Koncern Alphabet poinformował we wtorek, że należąca do niego platforma YouTube zablokowała ze skutkiem natychmiastowym w całej Europie kanały powiązane z prokremlowskimi mediami rosyjskimi RT (Russia Today) i Sputnik. W poniedziałek Meta, do której należą m.in. Facebook i Instagram, zablokowała profile tych mediów w krajach Unii Europejskiej.

"Nasze zespoły nadal monitorują sytuację przez całą dobę, aby podejmować szybkie działania" - przekazał rzecznik YouTube'a.

Firma zaznaczyła, że pełne wdrożenie zmian „zajmie trochę czasu”.

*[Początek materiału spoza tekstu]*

==> config.mk <==
export PLATFORM = sky130hd
export DESIGN_NAME = xif_copro_exec_unit
export DESIGN_NICKNAME = d
export VERILOG_FILES = /design/src/rtl/xif_copro_exec_unit.sv
export SDC_FILE = /design/constraint.sdc
export NUM_CORES = 1
export LEC_CHECK = 0
export CAP_MARGIN = 40
export CORE_UTILIZATION = 30
export DETAILED_ROUTE_END_ITERATION = 6
export DONT_BUFFER_PORTS = 1
export PLACE_DENSITY = 0.49
export RECOVER_POWER = 25
export REMOVE_ABC_BUFFERS = 1
export SETUP_SLACK_MARGIN = 0.15
export SYNTH_ARGS = -nofsm -noshare
export SYNTH_HDL_FRONTEND = slang
export SYNTH_SLANG_ARGS = --single-unit
==> constraint.sdc <==
create_clock -name clk_i -period 7.8 [get_ports clk_i]
set_input_delay 1.95 -clock clk_i [delete_from_list [all_inputs] [get_ports clk_i]]
set_output_delay 1.95 -clock clk_i [all_outputs]
set_load 0.01 [all_outputs]
==> src/rtl/xif_copro_exec_unit.sv <==
// Coprocessor execute unit: in-order buffer of decoded ops awaiting commit/kill, a
// bit-manipulation datapath, and a registered valid/ready result port.
module xif_copro_exec_unit #(
    parameter int unsigned Depth   = 4,
    parameter int unsigned IdWidth = 4,
    parameter int unsigned XLen    = 32
) (
    input  logic               clk_i,
    input  logic               rst_ni,
    input  logic               in_valid_i,
    output logic               in_ready_o,
    input  logic [1:0]         in_op_i,
    input  logic [XLen-1:0]    in_rs1_i,
    input  logic [XLen-1:0]    in_rs2_i,
    input  logic [IdWidth-1:0] in_id_i,
    input  logic [4:0]         in_rd_i,
    input  logic               commit_valid_i,
    input  logic [IdWidth-1:0] commit_id_i,
    input  logic               commit_kill_i,
    output logic               res_valid_o,
    input  logic               res_ready_i,
    output logic [IdWidth-1:0] res_id_o,
    output logic [4:0]         res_rd_o,
    output logic [XLen-1:0]    res_data_o,
    output logic               busy_o
);

    // copro_op encoding shared with the decoder
    localparam logic [1:0] OpNone     = 2'd0;
    localparam logic [1:0] OpBitrev   = 2'd1;
    localparam logic [1:0] OpRotRight = 2'd2;
    localparam logic [1:0] OpRotLeft  = 2'd3;

    localparam int unsigned PtrW = $clog2(Depth);
    localparam int unsigned CntW = PtrW + 1;
    localparam int unsigned ShW  = $clog2(XLen);
    localparam logic [CntW-1:0] DepthCnt = CntW'(Depth);

    logic [1:0]         ent_op  [Depth];
    logic [XLen-1:0]    ent_rs1 [Depth];
    logic [XLen-1:0]    ent_rs2 [Depth];
    logic [IdWidth-1:0] ent_id  [Depth];
    logic [4:0]         ent_rd  [Depth];

    logic [Depth-1:0] ent_valid, ent_commit, ent_kill;
    logic [Depth-1:0] ent_valid_nxt, ent_commit_nxt, ent_kill_nxt;

    logic [PtrW-1:0] wr_ptr, rd_ptr, wr_ptr_nxt, rd_ptr_nxt;
    logic [CntW-1:0] count, count_nxt;

    logic push, pop, res_load, res_free;
    logic head_valid, head_commit, head_kill, new_match;

    logic               res_valid;
    logic [IdWidth-1:0] res_id;
    logic [4:0]         res_rd;
    logic [XLen-1:0]    res_data;

    logic [XLen-1:0]   head_rs1, exec_data;
    logic [ShW-1:0]    head_amt;
    logic [2*XLen-1:0] rot_r, rot_l;

    assign in_ready_o = count < DepthCnt;
    assign push       = in_valid_i && in_ready_o;
    assign head_valid = count != '0;
    assign head_commit = ent_commit[rd_ptr];
    assign head_kill   = ent_kill[rd_ptr];
    assign res_free   = !res_valid || res_ready_i;
    // Killed heads drain regardless of the result port; committed heads need a free slot.
    assign pop        = head_valid && (head_kill || (head_commit && res_free));
    assign res_load   = pop && !head_kill;
    assign new_match  = commit_valid_i && (in_id_i == commit_id_i);

    always_comb begin
        ent_valid_nxt  = ent_valid;
        ent_commit_nxt = ent_commit;
        ent_kill_nxt   = ent_kill;
        for (int i = 0; i < Depth; i++) begin
            if (commit_valid_i && ent_valid[i] && !ent_commit[i] && !ent_kill[i] &&
                (ent_id[i] == commit_id_i)) begin
                ent_commit_nxt[i] = !commit_kill_i;
                ent_kill_nxt[i]   = commit_kill_i;
            end
            if (pop && (rd_ptr == PtrW'(i))) begin
                ent_valid_nxt[i]  = 1'b0;
                ent_commit_nxt[i] = 1'b0;
                ent_kill_nxt[i]   = 1'b0;
            end
            if (push && (wr_ptr == PtrW'(i))) begin
                ent_valid_nxt[i]  = 1'b1;
                ent_commit_nxt[i] = new_match && !commit_kill_i;
                ent_kill_nxt[i]   = new_match && commit_kill_i;
            end
        end
    end

    always_comb begin
        wr_ptr_nxt = push ? wr_ptr + PtrW'(1) : wr_ptr;
        rd_ptr_nxt = pop ? rd_ptr + PtrW'(1) : rd_ptr;
        count_nxt  = count + CntW'(push) - CntW'(pop);
    end

    always_ff @(posedge clk_i or negedge rst_ni) begin
        if (!rst_ni) begin
            ent_valid  <= '0;
            ent_commit <= '0;
            ent_kill   <= '0;
            wr_ptr     <= '0;
            rd_ptr     <= '0;
            count      <= '0;
        end else begin
            ent_valid  <= ent_valid_nxt;
            ent_commit <= ent_commit_nxt;
            ent_kill   <= ent_kill_nxt;
            wr_ptr     <= wr_ptr_nxt;
            rd_ptr     <= rd_ptr_nxt;
            count      <= count_nxt;
        end
    end

    always_ff @(posedge clk_i or negedge rst_ni) begin
        if (!rst_ni) begin
            for (int i = 0; i < Depth; i++) begin
                ent_op[i]  <= OpNone;
                ent_rs1[i] <= '0;
                ent_rs2[i] <= '0;
                ent_id[i]  <= '0;
                ent_rd[i]  <= '0;
            end
        end else if (push) begin
            ent_op[wr_ptr]  <= in_op_i;
            ent_rs1[wr_ptr] <= in_rs1_i;
            ent_rs2[wr_ptr] <= in_rs2_i;
            ent_id[wr_ptr]  <= in_id_i;
            ent_rd[wr_ptr]  <= in_rd_i;
        end
    end

    // Rotations via a doubled operand so an amount of zero needs no special case.
    always_comb begin
        head_rs1  = ent_rs1[rd_ptr];
        head_amt  = ent_rs2[rd_ptr][ShW-1:0];
        rot_r     = {head_rs1, head_rs1} >> head_amt;
        rot_l     = {head_rs1, head_rs1} << head_amt;
        exec_data = '0;
        unique case (ent_op[rd_ptr])
            OpBitrev: begin
                for (int i = 0; i < XLen; i++) begin
                    exec_data[i] = head_rs1[XLen-1-i];
                end
            end
            OpRotRight: exec_data = rot_r[XLen-1:0];
            OpRotLeft:  exec_data = rot_l[2*XLen-1:XLen];
            default:    exec_data = '0;
        endcase
    end

    always_ff @(posedge clk_i or negedge rst_ni) begin
        if (!rst_ni) begin
            res_valid <= 1'b0;
            res_id    <= '0;
            res_rd    <= '0;
            res_data  <= '0;
        end else if (res_load) begin
            res_valid <= 1'b1;
            res_id    <= ent_id[rd_ptr];
            res_rd    <= ent_rd[rd_ptr];
            res_data  <= exec_data;
        end else if (res_valid && res_ready_i) begin
            res_valid <= 1'b0;
        end
    end

    assign res_valid_o = res_valid;
    assign res_id_o    = res_id;
    assign res_rd_o    = res_rd;
    assign res_data_o  = res_data;
    assign busy_o      = (count != '0) || res_valid;

endmodule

W sobotę RT i inne rosyjskie kanały na YouTube otrzymały zakaz pobierania pieniędzy z reklam wyświetlanych w serwisie. Natomiast w niedzielę wieczorem zablokowano na terenie Polski youtube'owe kanały Russia Today i Sputnika. Po kliknięciu w ich adresy wyświetla się jedynie komunikat: „Ten kanał nie jest dostępny w twoim kraju”.

Youtube’owy kanał Russia Today ma globalnie 4,6 mln subskrybentów, a zamieszczone tam w ciągu 15 lat 60,6 tys. materiałów zanotowało łącznie 3,58 mld odtworzeń. Natomiast anglojęzyczny kanał Sputnika subskrybuje 320 tys. użytkowników.

Decyzja władz YouTube'a jest analogiczna do ostatnich posunięć firmy Meta, która w poniedziałek poinformowała, że ograniczy dostęp do sieci telewizyjnej RT i agencji informacyjnej Sputnik na swoich platformach (do koncernu należą Facebook, Instagram, Messenger i WhatsApp) na terenie Unii Europejskiej.

Także w poniedziałek Twitter zaczął dodawać etykiety "rządowe" i zmniejszać widoczność wpisów z treściami od rosyjskich państwowych mediów, takich jak RT i Sputnik.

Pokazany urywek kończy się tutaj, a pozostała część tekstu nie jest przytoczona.